[Extracted data entries]

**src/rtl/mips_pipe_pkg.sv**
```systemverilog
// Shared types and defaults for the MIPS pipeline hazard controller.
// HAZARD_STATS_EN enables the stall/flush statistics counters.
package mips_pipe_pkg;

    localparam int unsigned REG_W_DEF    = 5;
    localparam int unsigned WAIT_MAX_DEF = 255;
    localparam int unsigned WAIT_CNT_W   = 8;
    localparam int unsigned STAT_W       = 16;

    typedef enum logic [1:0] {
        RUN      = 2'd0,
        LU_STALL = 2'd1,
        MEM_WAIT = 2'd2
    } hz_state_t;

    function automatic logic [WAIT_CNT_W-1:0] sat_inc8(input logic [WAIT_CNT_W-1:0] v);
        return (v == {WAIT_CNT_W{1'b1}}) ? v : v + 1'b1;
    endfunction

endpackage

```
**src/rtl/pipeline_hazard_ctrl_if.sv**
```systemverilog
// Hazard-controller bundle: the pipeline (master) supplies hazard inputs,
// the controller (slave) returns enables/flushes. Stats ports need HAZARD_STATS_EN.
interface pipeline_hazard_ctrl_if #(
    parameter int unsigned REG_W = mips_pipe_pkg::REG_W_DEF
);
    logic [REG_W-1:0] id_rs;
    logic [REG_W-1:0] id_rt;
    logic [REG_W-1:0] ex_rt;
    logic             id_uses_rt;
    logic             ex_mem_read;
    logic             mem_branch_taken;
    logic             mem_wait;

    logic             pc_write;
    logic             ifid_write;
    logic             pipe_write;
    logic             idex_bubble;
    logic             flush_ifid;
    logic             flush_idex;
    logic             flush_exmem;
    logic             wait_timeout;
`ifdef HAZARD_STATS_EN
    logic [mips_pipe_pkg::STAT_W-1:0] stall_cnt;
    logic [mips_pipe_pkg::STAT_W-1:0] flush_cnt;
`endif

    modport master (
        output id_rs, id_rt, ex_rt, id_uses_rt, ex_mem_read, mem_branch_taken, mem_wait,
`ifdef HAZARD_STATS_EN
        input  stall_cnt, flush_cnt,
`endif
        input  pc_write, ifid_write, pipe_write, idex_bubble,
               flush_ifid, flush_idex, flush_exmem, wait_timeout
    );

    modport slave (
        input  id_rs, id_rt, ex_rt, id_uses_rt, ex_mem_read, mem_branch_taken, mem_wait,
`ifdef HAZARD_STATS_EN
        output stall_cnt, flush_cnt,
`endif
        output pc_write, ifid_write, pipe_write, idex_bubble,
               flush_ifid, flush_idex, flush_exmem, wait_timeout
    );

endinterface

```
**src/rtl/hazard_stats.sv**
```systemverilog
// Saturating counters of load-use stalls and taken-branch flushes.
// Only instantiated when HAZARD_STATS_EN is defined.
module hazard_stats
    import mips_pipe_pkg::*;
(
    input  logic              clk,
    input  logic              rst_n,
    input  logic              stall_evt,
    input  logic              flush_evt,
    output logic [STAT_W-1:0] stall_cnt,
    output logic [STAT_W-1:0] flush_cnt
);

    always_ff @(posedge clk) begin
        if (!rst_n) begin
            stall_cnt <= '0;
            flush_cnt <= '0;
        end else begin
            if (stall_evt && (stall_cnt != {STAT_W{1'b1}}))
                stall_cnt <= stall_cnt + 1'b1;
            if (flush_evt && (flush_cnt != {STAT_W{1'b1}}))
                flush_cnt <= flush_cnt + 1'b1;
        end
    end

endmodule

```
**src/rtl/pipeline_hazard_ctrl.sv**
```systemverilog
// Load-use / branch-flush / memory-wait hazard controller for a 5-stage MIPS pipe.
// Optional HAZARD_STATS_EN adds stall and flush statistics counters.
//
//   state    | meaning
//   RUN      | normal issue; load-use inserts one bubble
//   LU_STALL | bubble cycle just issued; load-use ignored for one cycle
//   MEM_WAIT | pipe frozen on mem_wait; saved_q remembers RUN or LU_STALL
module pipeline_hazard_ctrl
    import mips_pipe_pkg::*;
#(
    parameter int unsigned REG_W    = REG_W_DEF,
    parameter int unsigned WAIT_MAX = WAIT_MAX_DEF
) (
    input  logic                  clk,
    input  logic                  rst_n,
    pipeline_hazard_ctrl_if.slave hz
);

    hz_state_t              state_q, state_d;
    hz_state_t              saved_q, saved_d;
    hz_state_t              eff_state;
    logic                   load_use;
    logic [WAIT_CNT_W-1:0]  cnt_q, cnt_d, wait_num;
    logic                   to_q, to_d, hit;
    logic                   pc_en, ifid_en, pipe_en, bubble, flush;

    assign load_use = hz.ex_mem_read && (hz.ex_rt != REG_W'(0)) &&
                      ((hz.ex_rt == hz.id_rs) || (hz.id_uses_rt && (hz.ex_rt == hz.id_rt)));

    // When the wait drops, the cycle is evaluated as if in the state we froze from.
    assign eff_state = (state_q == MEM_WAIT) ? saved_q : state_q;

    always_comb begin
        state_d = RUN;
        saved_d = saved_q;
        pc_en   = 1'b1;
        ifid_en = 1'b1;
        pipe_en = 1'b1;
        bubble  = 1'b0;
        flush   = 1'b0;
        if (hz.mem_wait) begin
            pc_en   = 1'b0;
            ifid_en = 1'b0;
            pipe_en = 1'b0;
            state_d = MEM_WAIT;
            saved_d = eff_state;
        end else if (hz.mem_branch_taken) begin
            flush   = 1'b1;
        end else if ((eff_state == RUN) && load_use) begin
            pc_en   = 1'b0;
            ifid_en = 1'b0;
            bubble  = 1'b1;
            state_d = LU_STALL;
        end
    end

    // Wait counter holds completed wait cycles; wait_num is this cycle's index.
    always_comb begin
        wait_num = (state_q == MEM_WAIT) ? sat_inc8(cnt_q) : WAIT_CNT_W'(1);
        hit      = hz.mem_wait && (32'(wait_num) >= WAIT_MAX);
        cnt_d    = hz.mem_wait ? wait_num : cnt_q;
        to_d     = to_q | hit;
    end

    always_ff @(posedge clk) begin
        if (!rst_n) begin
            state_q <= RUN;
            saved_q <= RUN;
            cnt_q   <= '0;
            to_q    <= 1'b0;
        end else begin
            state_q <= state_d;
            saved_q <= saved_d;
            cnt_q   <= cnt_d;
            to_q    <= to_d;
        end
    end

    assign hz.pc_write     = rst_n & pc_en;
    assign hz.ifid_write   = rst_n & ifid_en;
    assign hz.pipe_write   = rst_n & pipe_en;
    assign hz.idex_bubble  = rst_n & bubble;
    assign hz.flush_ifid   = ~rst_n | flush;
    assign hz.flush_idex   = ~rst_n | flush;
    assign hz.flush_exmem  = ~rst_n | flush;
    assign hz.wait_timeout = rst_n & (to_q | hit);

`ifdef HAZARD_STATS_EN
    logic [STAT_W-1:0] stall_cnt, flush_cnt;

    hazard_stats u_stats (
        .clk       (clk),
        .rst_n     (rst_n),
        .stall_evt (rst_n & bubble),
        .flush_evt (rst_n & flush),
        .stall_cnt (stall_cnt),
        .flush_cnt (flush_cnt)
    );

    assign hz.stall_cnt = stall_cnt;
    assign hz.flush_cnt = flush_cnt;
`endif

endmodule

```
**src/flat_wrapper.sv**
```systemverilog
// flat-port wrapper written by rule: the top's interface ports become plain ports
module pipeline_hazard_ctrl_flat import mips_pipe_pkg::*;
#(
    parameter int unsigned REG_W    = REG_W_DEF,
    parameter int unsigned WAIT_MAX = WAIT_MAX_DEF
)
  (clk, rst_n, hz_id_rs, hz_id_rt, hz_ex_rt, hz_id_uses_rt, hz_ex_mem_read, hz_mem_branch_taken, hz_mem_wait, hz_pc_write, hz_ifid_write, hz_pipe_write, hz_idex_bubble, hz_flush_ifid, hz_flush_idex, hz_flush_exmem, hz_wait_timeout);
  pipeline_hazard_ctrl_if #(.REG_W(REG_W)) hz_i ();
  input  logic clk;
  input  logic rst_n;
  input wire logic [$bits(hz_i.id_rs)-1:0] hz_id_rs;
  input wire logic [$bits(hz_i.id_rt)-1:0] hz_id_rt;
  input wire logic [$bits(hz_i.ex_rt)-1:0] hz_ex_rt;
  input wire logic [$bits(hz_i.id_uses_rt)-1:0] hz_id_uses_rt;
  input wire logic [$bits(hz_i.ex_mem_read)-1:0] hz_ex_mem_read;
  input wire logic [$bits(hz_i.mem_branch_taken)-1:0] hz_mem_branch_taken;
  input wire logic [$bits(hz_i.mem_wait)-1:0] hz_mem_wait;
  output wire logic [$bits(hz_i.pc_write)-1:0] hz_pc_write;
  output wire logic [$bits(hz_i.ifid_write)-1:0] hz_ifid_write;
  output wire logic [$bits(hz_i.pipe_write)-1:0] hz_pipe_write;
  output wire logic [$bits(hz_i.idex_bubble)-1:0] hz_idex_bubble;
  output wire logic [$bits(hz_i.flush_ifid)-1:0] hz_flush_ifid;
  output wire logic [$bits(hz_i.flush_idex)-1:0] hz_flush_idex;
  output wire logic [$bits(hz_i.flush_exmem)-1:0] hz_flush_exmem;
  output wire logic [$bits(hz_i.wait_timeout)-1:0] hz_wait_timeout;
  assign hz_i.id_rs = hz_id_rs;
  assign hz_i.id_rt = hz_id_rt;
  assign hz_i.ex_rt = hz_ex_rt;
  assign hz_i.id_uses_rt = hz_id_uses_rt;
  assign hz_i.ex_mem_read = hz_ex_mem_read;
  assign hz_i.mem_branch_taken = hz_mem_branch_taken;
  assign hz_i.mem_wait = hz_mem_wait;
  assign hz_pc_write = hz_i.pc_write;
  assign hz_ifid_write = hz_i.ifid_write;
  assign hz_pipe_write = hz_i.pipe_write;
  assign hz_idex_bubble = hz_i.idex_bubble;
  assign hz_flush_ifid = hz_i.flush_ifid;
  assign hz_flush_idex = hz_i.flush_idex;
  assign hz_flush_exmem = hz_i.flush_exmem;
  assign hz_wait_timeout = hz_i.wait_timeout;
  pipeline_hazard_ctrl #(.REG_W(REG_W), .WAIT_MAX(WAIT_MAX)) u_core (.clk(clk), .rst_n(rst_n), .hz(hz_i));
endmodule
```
---
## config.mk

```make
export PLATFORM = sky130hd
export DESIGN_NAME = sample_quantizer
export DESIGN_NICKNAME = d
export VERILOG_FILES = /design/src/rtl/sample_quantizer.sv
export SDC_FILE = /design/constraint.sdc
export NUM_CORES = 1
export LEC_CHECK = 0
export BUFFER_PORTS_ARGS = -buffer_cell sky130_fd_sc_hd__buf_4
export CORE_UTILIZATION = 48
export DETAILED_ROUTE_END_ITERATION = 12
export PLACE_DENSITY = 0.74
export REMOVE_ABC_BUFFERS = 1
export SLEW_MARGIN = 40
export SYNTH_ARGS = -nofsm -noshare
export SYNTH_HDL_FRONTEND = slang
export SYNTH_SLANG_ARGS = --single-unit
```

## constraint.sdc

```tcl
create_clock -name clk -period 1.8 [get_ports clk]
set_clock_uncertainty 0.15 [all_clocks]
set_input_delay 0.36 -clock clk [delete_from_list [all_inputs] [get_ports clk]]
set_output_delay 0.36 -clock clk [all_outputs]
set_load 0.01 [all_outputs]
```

▸ Assigned task
Search the entries for the word "controller", then gather every line that has it.

▸ Response to this task
// Shared types and defaults for the MIPS pipeline hazard controller.
// Hazard-controller bundle: the pipeline (master) supplies hazard inputs,
// the controller (slave) returns enables/flushes. Stats ports need HAZARD_STATS_EN.
// Load-use / branch-flush / memory-wait hazard controller for a 5-stage MIPS pipe.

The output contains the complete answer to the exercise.